In addition, many Muslims believe that life does not begin until a foetus is 14 days old, so as many scientific experiments occur before the fourteen day point is reached, and therefore as long as the embryo is destroyed before this point, they would not consider it abortion. Lots of the people who oppose the statement accept genetic engineering as long as it is not used to create “perfect people”, this, they believe, is a step too far.
Despite the fact that genetic engineering is a revolutionary scientific breakthrough that holds much potential, it is also a treatment surrounded in a great deal of mystery and suspicion. Unlike other scientific techniques which have a far more predictable long term outcome, the long-term consequences of genetic engineering are unknown. Whilst having much positive potential, genetic engineering also has the potential to create a situation where people are seeking to create ‘perfect people’ or ‘designer babies’ with embryos being altered to find a specific gene in order to create a baby that may look a particular way or may have certain characteristics.
Trying to create a perfect earth with perfect people is wrong in religious teaching of all faiths; only heaven is perfect and we are all God’s children, loved by him equally, no matter what we look like, whether we are intelligent or not and irrespective of any genetic abnormalities people may have. Furthermore the consequences of genetic engineering cannot be reversed; when an embryo is destroyed the life ends at that point, it cannot be restored; this irreversible destruction of human life is equal to abortion for many religious people and abortion is considered a great sin. This is because life begins at the moment of conception and is considered holy, sacred and in God’s gift alone as shown in Deuteronomy 32:39: “It is I who bring both death and life”. Many Muslims share this view, rejecting the argument that life only begins when a foetus is 14 days old and believing that genetic engineering does involve abortion.

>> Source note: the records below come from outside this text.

From an optimization exercise on the open Yosys and OpenROAD flow, aimed at small area, a short achievable clock period and few clock cycles per item; shortcuts taken in it are not production practice. In this exercise RTL edits were held to simulation tests only and were not proved equivalent to the original. No activity file was given, so power comes from the tool's default toggle rates.

// syn_rst_scan_counter
module syn_rst_scan_counter #(
    parameter int TABLE_DEPTH = 64,
    parameter int COUNT_WIDTH = 16
) (
    input  logic                              i_clk,
    input  logic                              i_rst_n,
    input  logic                              req_valid,
    output logic                              req_ready,
    input  logic                              req_action,
    input  logic [srsc_pkg::PROTO_W-1:0]      req_ip_protocol,
    input  logic [srsc_pkg::ADDR_W-1:0]       req_source_address,
    input  logic [srsc_pkg::ADDR_W-1:0]       req_dest_address,
    input  logic                              req_flag_syn,
    input  logic                              req_flag_ack,
    input  logic                              req_flag_rst,
    output logic                              rsp_valid,
    input  logic                              rsp_ready,
    output logic [srsc_pkg::ADDR_W-1:0]       rsp_reported_address,
    output logic [srsc_pkg::RPT_CNT_W-1:0]    rsp_reported_count,
    output logic                              rsp_entry_valid,
    output logic                              rsp_table_overflowed,
    output logic                              rsp_last_of_report,
    input  logic                              psel,
    input  logic                              penable,
    input  logic                              pwrite,
    input  logic [srsc_pkg::APB_ADDR_W-1:0]   paddr,
    input  logic [srsc_pkg::APB_DATA_W-1:0]   pwdata,
    output logic [srsc_pkg::APB_DATA_W-1:0]   prdata,
    output logic                              pready
);
    localparam int N  = TABLE_DEPTH;
    localparam int W  = COUNT_WIDTH;
    localparam int D  = 3;           
    localparam int QW = $clog2(D + 1);
    logic [THR_W-1:0] r_thr, r_thr_n;
    logic             reg_sel;
    assign reg_sel = (paddr[2] == REG_SCAN_THRESHOLD);
    assign pready  = 1'b1;
    logic [THR_W-1:0] thr_rd;
    assign thr_rd  = ~r_thr_n;
    assign prdata  = reg_sel ? APB_DATA_W'(thr_rd) : '0;
    always_ff @(posedge i_clk) begin
        if (!i_rst_n) begin
            r_thr   <= THR_RESET;
            r_thr_n <= ~THR_RESET;
        end else if (psel && penable && pwrite && reg_sel) begin
            r_thr   <= pwdata[THR_W-1:0];
  ...
==> flow/config.mk <==
export PLATFORM = sky130hd
export DESIGN_NAME = syn_rst_scan_counter
export DESIGN_NICKNAME = syn_rst_scan_counter
export VERILOG_FILES = /design/flow/design.v
export SDC_FILE = /design/flow/constraint.sdc
export NUM_CORES = 4
export LEC_CHECK = 0
export CAP_MARGIN = 20
export CORE_MARGIN = 2
export CORE_UTILIZATION = 40
export CTS_BUF_LIST = sky130_fd_sc_hd__clkbuf_4 sky130_fd_sc_hd__clkbuf_8
export PLACE_DENSITY = 0.6
export SETUP_SLACK_MARGIN = 4.4
export SLEW_MARGIN = 20
==> flow/constraint.sdc <==
create_clock -name core_clock -period 8.0 [get_ports {i_clk}]
set_input_delay 1.6000 -clock core_clock [delete_from_list [all_inputs] [get_ports {i_clk}]]
set_output_delay 1.6000 -clock core_clock [all_outputs]
set_load 0.01 [all_outputs]
standard.sh (not shown) runs the stock make flow with config.mk's settings and CLKGATE_MAP_FILE= SYNTH_SCRIPT=/design/flow/synth_recipe.tcl, a recipe that flattens the netlist after the stock synthesis.
==> flow/flow/run.sh <==
#!/bin/bash
# The standard layout (the standard.sh: standard synthesis, floorplan, place,
# CTS, route), except that the I/O port buffers that global placement inserts
# are plain sky130_fd_sc_hd__buf_4 cells instead of the delay cells buffer_ports
# picks on its own. Every port still gets its own buffer.
# make's full output goes to standard.log; each ORFS step keeps its own log
# under orfs/logs/.
set -euo pipefail
export BUFFER_PORTS_ARGS="-buffer_cell sky130_fd_sc_hd__buf_4"
bash standard.sh > standard.log 2>&1
The starting point passed the timing, design-rule and antenna checks.
Testbench counts at the start, summed over its fixed seeds: cycles 4,249, items 3,200.
Then changed:
- SETUP_SLACK_MARGIN: 4.4 -> 4.8
Outcome: Core utilization went up by 0.98 points; wire length goes up by 4.2%; fmax came out higher by 16%; synthesized area stays the same; design area rises by 2.1%; non-clock buffer count climbs by 122; first-iteration DRC count came out higher by 1.3%.
Then changed:
- CORE_UTILIZATION: 40 -> 44
- CTS_BUF_LIST: sky130_fd_sc_hd__clkbuf_4 sky130_fd_sc_hd__clkbuf_8 -> unset
- SETUP_SLACK_MARGIN: 4.8 -> 4.2
Effect: Via count drops by 2.9%. Area after synthesis stays the same. Non-clock buffer count fell by 193. Synthesized cell count stays the same. Worst setup slack got worse by 0.39 ns. Sequential cell count does not change. Power is lower by 0.95%.

---

the baseline:
Another version of the RTL of syn_rst_scan_counter (not shown whole).
For scale: roughly 3700 flip-flops, about 200 I/O pins.
clock: 8.0 ns
lec_check: 0
cap_margin: 20
core_margin: 2
core_utilization: 40
place_density: 0.6
setup_slack_margin: 3.8
slew_margin: 20
run.sh (not shown) runs the stock make flow with config.mk's settings and CLKGATE_MAP_FILE= SYNTH_SCRIPT=/design/flow/synth_recipe.tcl, a recipe that flattens the netlist after the stock synthesis.
Stock flow here: none of the scripts above is used.
Testbench counts of the baseline, summed over its fixed seeds: cycles 4,194, items 3,200.
### the baseline -> the candidate
==> flow/flow/run.sh (new file) <==
#!/bin/bash
# The standard layout (the standard.sh: standard synthesis, floorplan, place,
# CTS, route), except that the I/O port buffers that global placement inserts
# are plain sky130_fd_sc_hd__buf_4 cells instead of the delay cells buffer_ports
# picks on its own. Every port still gets its own buffer.
# make's full output goes to standard.log; each ORFS step keeps its own log
# under orfs/logs/.
set -euo pipefail
export BUFFER_PORTS_ARGS="-buffer_cell sky130_fd_sc_hd__buf_4"
bash standard.sh > standard.log 2>&1
==> flow/standard.sh (new file) <==
#!/bin/bash
# synth_recipe.tcl (not shown) runs the flow's synth.tcl, then flattens the netlist and writes it again
# the make line also repeats each setting of config.mk as NAME=value (left out here)
make -C /OpenROAD-flow-scripts/flow DESIGN_CONFIG=/design/flow/config.mk WORK_HOME=/design/flow/orfs CLKGATE_MAP_FILE= SYNTH_SCRIPT=/design/flow/synth_recipe.tcl "${@:-finish}"
removed: flow/run.sh
Delta (the candidate minus the baseline): post-cts repair resize count fell by 99, final wirelength fell by 0.45%, total of clock buffers placed in the layout rose by about 5.5%, largest net degree at the start of global routing fell by about 56%, sequential cell fraction of total power rose by 0.5 points. The clock period minus final worst setup slack in the candidate sits 0.012 ns above the value recorded for the baseline. Final design utilization ended up 0.60 points lower on the candidate than on the baseline. Compared with the baseline, the candidate shows TritonCTS buffer count lower by 2. As far as wire length of the first global-routing pass is concerned, the candidate and the baseline perform about the same. Sequential power: the candidate vs the baseline, no meaningful difference. The candidate completed end to end with timing, DRC and antenna clean. On sequential portion of the cell area: between the baseline and the candidate, it ends up higher for the candidate.

what the ideal ports hide:
No port has a modelled driver above. Below, the same layouts with a new extraction and two added sets of constraints.
Step 1 assumes that a clkbuf_16 drives the clock port and a buf_2 every other input.
Step 2 times the ports against the registers' clock, not the clock port: input delays grow and output delays shrink by t, the midpoint of the rising clock arrivals with the driver on.
Slacks: ideal ports / drivers / drivers and shift; pairs: ideal ports / drivers.
| run | t (ns) | slack for setup (ns) | hold slack, ns |
|---|---|---|---|
| the first run of note 1 | 1.423 | 3.623 / 3.623 / 3.051 | 0.433 / 0.391 / 0.433 |
| the second run of note 1 | 1.441 | 4.224 / 4.244 / 2.844 | 0.425 / 0.362 / 0.425 |
| the third run of note 1 | 1.137 | 3.835 / 3.835 / 3.020 | 0.419 / 0.419 / 0.419 |
| the baseline | 1.171 | 2.967 / 2.967 / 2.967 | 0.442 / 0.442 / 0.442 |
| the candidate | 1.212 | 2.955 / 2.955 / 2.955 | 0.445 / 0.445 / 0.445 |
After both steps every run listed still meets setup and hold. The setup slack of the second run of note 1, which loses most, moves by +0.020 ns with the drivers and by -1.380 ns with both steps.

Lastly, Christian teaching suggests that God created humans in the image of himself; he is the creator and Father of all mankind and to try to interfere with his creation is a sinful, an attempt by humans to ‘play God’ in fact. Christian’s believe that God is our only father and therefore it is our role to love him, and his creation. Whilst it is important to find cures for diseases and we are always taught that we must do unto others what we want others to do unto us, our love of God for this Christian thinking, best exemplified by the teachings of the Roman Catholic church, must come first. To usurp his role is wrong, God and God alone has the right to interfere with our genes.
In conclusion the problem is to what extent can humans interfere with what God is supposed to have created? If you take the view of progressive believers, the gift of intelligence has allowed mankind to develop an understanding of disease which has permitted the development of vaccines and penicillin which has greatly reduced the inevitability of disease being triumphant. However is this itself not an interference with ‘nature’? Is Smallpox not ‘natural’? Is Cholera not ‘natural’? If it is deemed morally correct to tackle these problems with science, why should it be problematic to weed out genes that create a predisposition to Alzheimer’s or Parkinson’s? The distinction seems to lie in that by developing genetic engineering, you may start a process which will result in a march towards an abuse of human interference in genetics, which can result in a distortion of humanity by itself, altering us from man created in Gods image, to man created in its own image. Humanity has made great progress, but its understanding of the balance of factors which make up all natural life is still very limited, could interference in human or plant genetics result in a domino effect, unforeseen by man who creates a huge amount of previously unenvisaged problems? If genetic engineering is permitted it must be in the context of a thorough and binding moral and legal framework which prevents such tinkering with what is the hugely complex interconnected nature of all life on earth.